7:18 am: 141.8. Up 0.4 UGH. But I know I did alright yesterday so I will not get discouraged as giving up leads to binging. Ended yesterday at 849.7 cals and 20.4g carbs. I did get all my water and carbs were a little high but not from processed sugar veg and other safe stuff. I'm so desperate to see the 130s again but I did lose a lot very fast which was probably mostly water weight so this plateau makes sense and I need to stay focused and I will get there. Have to figure out the car situation soon. So many things making me anxious. Don't think we need to be on the road today so hoping it will be a calm but productive day. Still sleeping weird. Strange dreams not so much fantasies or things I want but rather just things that have happened playing over and over? They aren't good dreams but they aren't "terrors"... just uncomfortable? Idk I wake up over and over just wanting them to stop. Up now with coffee and the cats is the perfect place to be - and writing here! I didn't get a walk in yesterday so maybe that played a role in the stall. Will make sure to get lots of steps in today. I reached out to an old friend from here that I used to talk to often and I'm hoping they will find the message and reach back. We used to talk a lot about ED stuff and life -- but then life took over. I've wanted so badly to talk over the years but always feared my presence would bring back memories of a not so good time. I regret not trying. I hope they're okay and I would love to have them back in my life.

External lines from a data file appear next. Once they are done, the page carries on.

### src/pcl_pkg.sv
// Purpose: Shared constants and types for the program counter loader.
// Assumes: 13-bit program counter, 8-bit data path, 32-bit APB.
// Notes:   Register offsets are byte addresses on APB.
`default_nettype none
package pcl_pkg;
  localparam int PC_W = 13;
  localparam int DW = 8;
  localparam int LATCH_W = 5;
  localparam int JUMP_W = 11;
  localparam int STACK_D = 8;
  localparam int SP_W = 3;
  localparam logic [PC_W-1:0] PC_RESET = 13'h0000;
  localparam logic [PC_W-1:0] IRQ_VECTOR = 13'h0004;
  localparam logic [PC_W-1:0] PC_ONE = 13'h0001;
  localparam int LATCH_PAGE_LO = 3;
  localparam logic [11:0] OFF_LOW_BYTE = 12'h000;
  localparam logic [11:0] OFF_LATCH = 12'h004;
  localparam logic [11:0] OFF_PC = 12'h008;
  localparam logic [11:0] OFF_CTRL = 12'h00C;
  localparam logic [11:0] OFF_WREG = 12'h010;
  localparam int CTRL_VARIANT = 0;
  localparam int CTRL_SMALL_MEM = 1;

  typedef enum logic [2:0] {
    PCL_OP_NEXT,
    PCL_OP_JUMP,
    PCL_OP_CALL,
    PCL_OP_RETURN,
    PCL_OP_RETLIT,
    PCL_OP_WR_LOW,
    PCL_OP_ADD_LOW,
    PCL_OP_TABLE_RD
  } pcl_op_t;

  typedef struct packed {
    logic             valid;
    pcl_op_t          op;
    logic [JUMP_W-1:0] addr;
    logic [DW-1:0]    data;
  } pcl_instr_t;

  typedef struct packed {
    logic [11:0] paddr;
    logic        psel;
    logic        penable;
    logic        pwrite;
    logic [31:0] pwdata;
  } pcl_apb_req_t;
endpackage
`default_nettype wire

### src/pcl_loader.sv
// Purpose: Program counter load logic with APB view of low byte and latch.
// Assumes: One instruction presented per cycle on instr; mclk at 100 MHz.
// Notes:   APB answers with pready high in the access cycle, no wait states.
`timescale 1ns/10ps
`default_nettype none
module pcl_loader (
  input  wire logic                mclk,      // Core clock.
  input  wire logic                reset_n,   // Asynchronous reset, active low.
  input  wire pcl_pkg::pcl_instr_t instr,     // Decoded instruction this cycle.
  input  wire logic                irq_req,   // Interrupt request level.
  input  wire pcl_pkg::pcl_apb_req_t apb,     // APB request signals.
  output logic [31:0]              prdata,    // APB read data.
  output logic                     pready,    // APB ready.
  output logic                     pslverr,   // APB error on unmapped address.
  output logic [pcl_pkg::PC_W-1:0] fetch_addr,// Program memory fetch address.
  output logic [pcl_pkg::DW-1:0]   wreg,      // Working register.
  output logic                     irq_taken  // Interrupt accepted this cycle.
);
  import pcl_pkg::*;

  logic [PC_W-1:0]    pc_reg;
  logic [PC_W-1:0]    pc_next;
  logic [LATCH_W-1:0] pc_high_latch_reg;
  logic [DW-1:0]      wreg_reg;
  logic [1:0]         ctrl_reg;
  logic [PC_W-1:0]    stack_reg [STACK_D];
  logic [SP_W-1:0]    sp_reg;
  logic               push;
  logic               pop;
  logic [PC_W-1:0]    push_val;
  logic [PC_W-1:0]    target;
  logic               apb_wr;
  logic               apb_rd;
  logic               latch_wr_bus;
  logic               in_table_rd;
  logic [DW-1:0]      low_sum;

  function automatic logic hit(input logic [11:0] a, input logic [11:0] off);
    hit = (a == off);
  endfunction

  assign apb_wr = apb.psel && apb.penable && apb.pwrite;
  assign apb_rd = apb.psel && apb.penable && !apb.pwrite;
  assign latch_wr_bus = apb_wr && hit(apb.paddr, OFF_LATCH);
  assign pready = 1'b1;
  assign pslverr = apb.psel && apb.penable && !(hit(apb.paddr, OFF_LOW_BYTE) ||
                   hit(apb.paddr, OFF_LATCH) || hit(apb.paddr, OFF_PC) ||
                   hit(apb.paddr, OFF_CTRL) || hit(apb.paddr, OFF_WREG));
  assign fetch_addr = pc_reg;
  assign wreg = wreg_reg;
  assign in_table_rd = instr.valid && (instr.op == PCL_OP_TABLE_RD);
  assign low_sum = pc_reg[DW-1:0] + instr.data;

  // Call/jump target from the instruction field and latch page bits.
  always_comb begin
    target = {pc_high_latch_reg[LATCH_W-1:LATCH_PAGE_LO], instr.addr};
    if (ctrl_reg[CTRL_SMALL_MEM]) begin
      target[PC_W-1:JUMP_W] = '0;
    end
  end

  // Next counter; a counter write completes before an interrupt is taken.
  // The counter holds while no instruction is issued and no interrupt is taken.
  always_comb begin
    pc_next = pc_reg;
    push = 1'b0;
    pop = 1'b0;
    push_val = pc_reg + PC_ONE;
    if (instr.valid) begin
      unique case (instr.op)
        PCL_OP_JUMP:    pc_next = target;
        PCL_OP_CALL: begin
          pc_next = target;
          push = 1'b1;
        end
        PCL_OP_RETURN, PCL_OP_RETLIT: begin
          pc_next = stack_reg[sp_reg - 3'd1];
          pop = 1'b1;
        end
        PCL_OP_WR_LOW:  pc_next = {pc_high_latch_reg, instr.data};
        PCL_OP_ADD_LOW: pc_next = {pc_high_latch_reg, low_sum};
        PCL_OP_NEXT, PCL_OP_TABLE_RD: pc_next = pc_reg + PC_ONE;
      endcase
    end
    irq_taken = irq_req && !in_table_rd && !push && !pop;
    if (irq_taken) begin
      push_val = pc_next + PC_ONE;
      pc_next = IRQ_VECTOR;
      push = 1'b1;
    end else if (push) begin
      push_val = pc_reg + PC_ONE;
    end
  end

  // Program counter, also writable as a whole low byte over the bus.
  always_ff @(posedge mclk or negedge reset_n) begin
    if (!reset_n) begin
      pc_reg <= PC_RESET;
    end else if (apb_wr && hit(apb.paddr, OFF_LOW_BYTE)) begin
      pc_reg <= {pc_high_latch_reg, apb.pwdata[DW-1:0]};
    end else begin
      pc_reg <= pc_next;
    end
  end

  // Return stack.
  always_ff @(posedge mclk or negedge reset_n) begin
    if (!reset_n) begin
      sp_reg <= '0;
      for (int i = 0; i < STACK_D; i++) begin
        stack_reg[i] <= PC_RESET;
      end
    end else if (push) begin
      stack_reg[sp_reg] <= push_val;
      sp_reg <= sp_reg + 3'd1;
    end else if (pop) begin
      sp_reg <= sp_reg - 3'd1;
    end
  end

  // Latch: five bits; variant core copies upper counter bits on call/jump.
  always_ff @(posedge mclk or negedge reset_n) begin
    if (!reset_n) begin
      pc_high_latch_reg <= '0;
    end else if (latch_wr_bus) begin
      pc_high_latch_reg <= apb.pwdata[LATCH_W-1:0];
    end else if (ctrl_reg[CTRL_VARIANT] && instr.valid &&
                 (instr.op == PCL_OP_CALL || instr.op == PCL_OP_JUMP)) begin
      pc_high_latch_reg <= pc_reg[PC_W-1:DW];
    end
  end

  // Working register gets the literal on a literal return.
  always_ff @(posedge mclk or negedge reset_n) begin
    if (!reset_n) begin
      wreg_reg <= '0;
    end else if (apb_wr && hit(apb.paddr, OFF_WREG)) begin
      wreg_reg <= apb.pwdata[DW-1:0];
    end else if (instr.valid && instr.op == PCL_OP_RETLIT) begin
      wreg_reg <= instr.data;
    end
  end

  always_ff @(posedge mclk or negedge reset_n) begin
    if (!reset_n) begin
      ctrl_reg <= '0;
    end else if (apb_wr && hit(apb.paddr, OFF_CTRL)) begin
      ctrl_reg <= apb.pwdata[1:0];
    end
  end

  // Read data registered at the setup phase so it is valid in the access phase.
  always_ff @(posedge mclk or negedge reset_n) begin
    if (!reset_n) begin
      prdata <= '0;
    end else if (apb.psel && !apb.penable && !apb.pwrite) begin
      prdata <= '0;
      if (hit(apb.paddr, OFF_LOW_BYTE)) prdata[DW-1:0] <= pc_reg[DW-1:0];
      if (hit(apb.paddr, OFF_LATCH)) prdata[LATCH_W-1:0] <= pc_high_latch_reg;
      if (hit(apb.paddr, OFF_PC)) prdata[PC_W-1:0] <= pc_reg;
      if (hit(apb.paddr, OFF_CTRL)) prdata[1:0] <= ctrl_reg;
      if (hit(apb.paddr, OFF_WREG)) prdata[DW-1:0] <= wreg_reg;
    end
  end

  a_jump_target: assert property (@(posedge mclk) disable iff (!reset_n)
    (instr.valid && instr.op == PCL_OP_JUMP && !irq_req && !apb_wr)
    |=> pc_reg[JUMP_W-1:0] == $past(instr.addr))
    else $error("jump low bits wrong");
  a_jump_page: assert property (@(posedge mclk) disable iff (!reset_n)
    (instr.valid && instr.op == PCL_OP_JUMP && !irq_req && !apb_wr && !ctrl_reg[CTRL_SMALL_MEM])
    |=> pc_reg[PC_W-1:JUMP_W] == $past(pc_high_latch_reg[LATCH_W-1:LATCH_PAGE_LO]))
    else $error("jump page bits wrong");
  a_low_write: assert property (@(posedge mclk) disable iff (!reset_n)
    (instr.valid && instr.op == PCL_OP_WR_LOW && !irq_req && !apb_wr)
    |=> pc_reg == {$past(pc_high_latch_reg), $past(instr.data)})
    else $error("low byte write wrong");
  a_add_nocarry: assert property (@(posedge mclk) disable iff (!reset_n)
    (instr.valid && instr.op == PCL_OP_ADD_LOW && !irq_req && !apb_wr)
    |=> pc_reg[PC_W-1:DW] == $past(pc_high_latch_reg))
    else $error("carry leaked upward");
  a_irq_vector: assert property (@(posedge mclk) disable iff (!reset_n)
    (irq_taken && !apb_wr) |=> pc_reg == IRQ_VECTOR && sp_reg == $past(sp_reg) + 3'd1)
    else $error("interrupt vector wrong");
  a_irq_return: assert property (@(posedge mclk) disable iff (!reset_n)
    (irq_taken && instr.valid && instr.op == PCL_OP_WR_LOW && !apb_wr)
    |=> stack_reg[$past(sp_reg)] == {$past(pc_high_latch_reg), $past(instr.data)} + PC_ONE)
    else $error("return address wrong");
  a_small_mem: assert property (@(posedge mclk) disable iff (!reset_n)
    (instr.valid && (instr.op == PCL_OP_CALL || instr.op == PCL_OP_JUMP) &&
     ctrl_reg[CTRL_SMALL_MEM] && !irq_req && !apb_wr)
    |=> pc_reg[PC_W-1:JUMP_W] == '0)
    else $error("page bits used on small memory");
  a_variant_copy: assert property (@(posedge mclk) disable iff (!reset_n)
    (ctrl_reg[CTRL_VARIANT] && instr.valid && instr.op == PCL_OP_JUMP && !latch_wr_bus)
    |=> pc_high_latch_reg == $past(pc_reg[PC_W-1:DW]))
    else $error("latch not copied");
  a_table_safe: assert property (@(posedge mclk) disable iff (!reset_n)
    in_table_rd |-> !irq_taken)
    else $error("interrupt during table read");
  a_retlit_wreg: assert property (@(posedge mclk) disable iff (!reset_n)
    (instr.valid && instr.op == PCL_OP_RETLIT && !apb_wr) |=> wreg_reg == $past(instr.data))
    else $error("literal not loaded");

  c_irq_taken: cover property (@(posedge mclk) disable iff (!reset_n) irq_taken);
  c_call_ret: cover property (@(posedge mclk) disable iff (!reset_n)
    (instr.valid && instr.op == PCL_OP_CALL) ##[1:20] (instr.valid && instr.op == PCL_OP_RETLIT));
  c_irq_on_add: cover property (@(posedge mclk) disable iff (!reset_n)
    irq_taken && instr.valid && instr.op == PCL_OP_ADD_LOW);
endmodule
`default_nettype wire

It does feel kind of stupid at 36 to still be so choked by the ED behaviours and thoughts but it really is much better these days. I know my body more. I try to be safer than before. It's still dark and it just started raining -- this is a good morning <3

6:42 pm: Well the good morning turned into a terrible afternoon. It feels like nothing important can ever just go right. A very important thing has been delayed yet again and now I'm not sure if we're fucked or not. Either way we have no confidence in the situation. I'm very upset. Anxiety is overwhelming and taking every ounce of energy to not give in to a panic attack. I wasn't going to eat my planned dinner I am so anxious I feel sick. I forced myself to eat and I got about 90% through but honestly now I just want to binge. I haven't had a real binge urge like this in a while. And there are nuts and chocolate and chips and frozen grapes and granola and I still have some alcohol. I want to numb myself. I want it so badly it hurts and I just feel like screaming and crying. But I won't. I've come to far to ruin the progress now. Hoping venting here will help calm my mind and in a way it is because now it's down. It's out of me and in here. I don't know what to do with myself.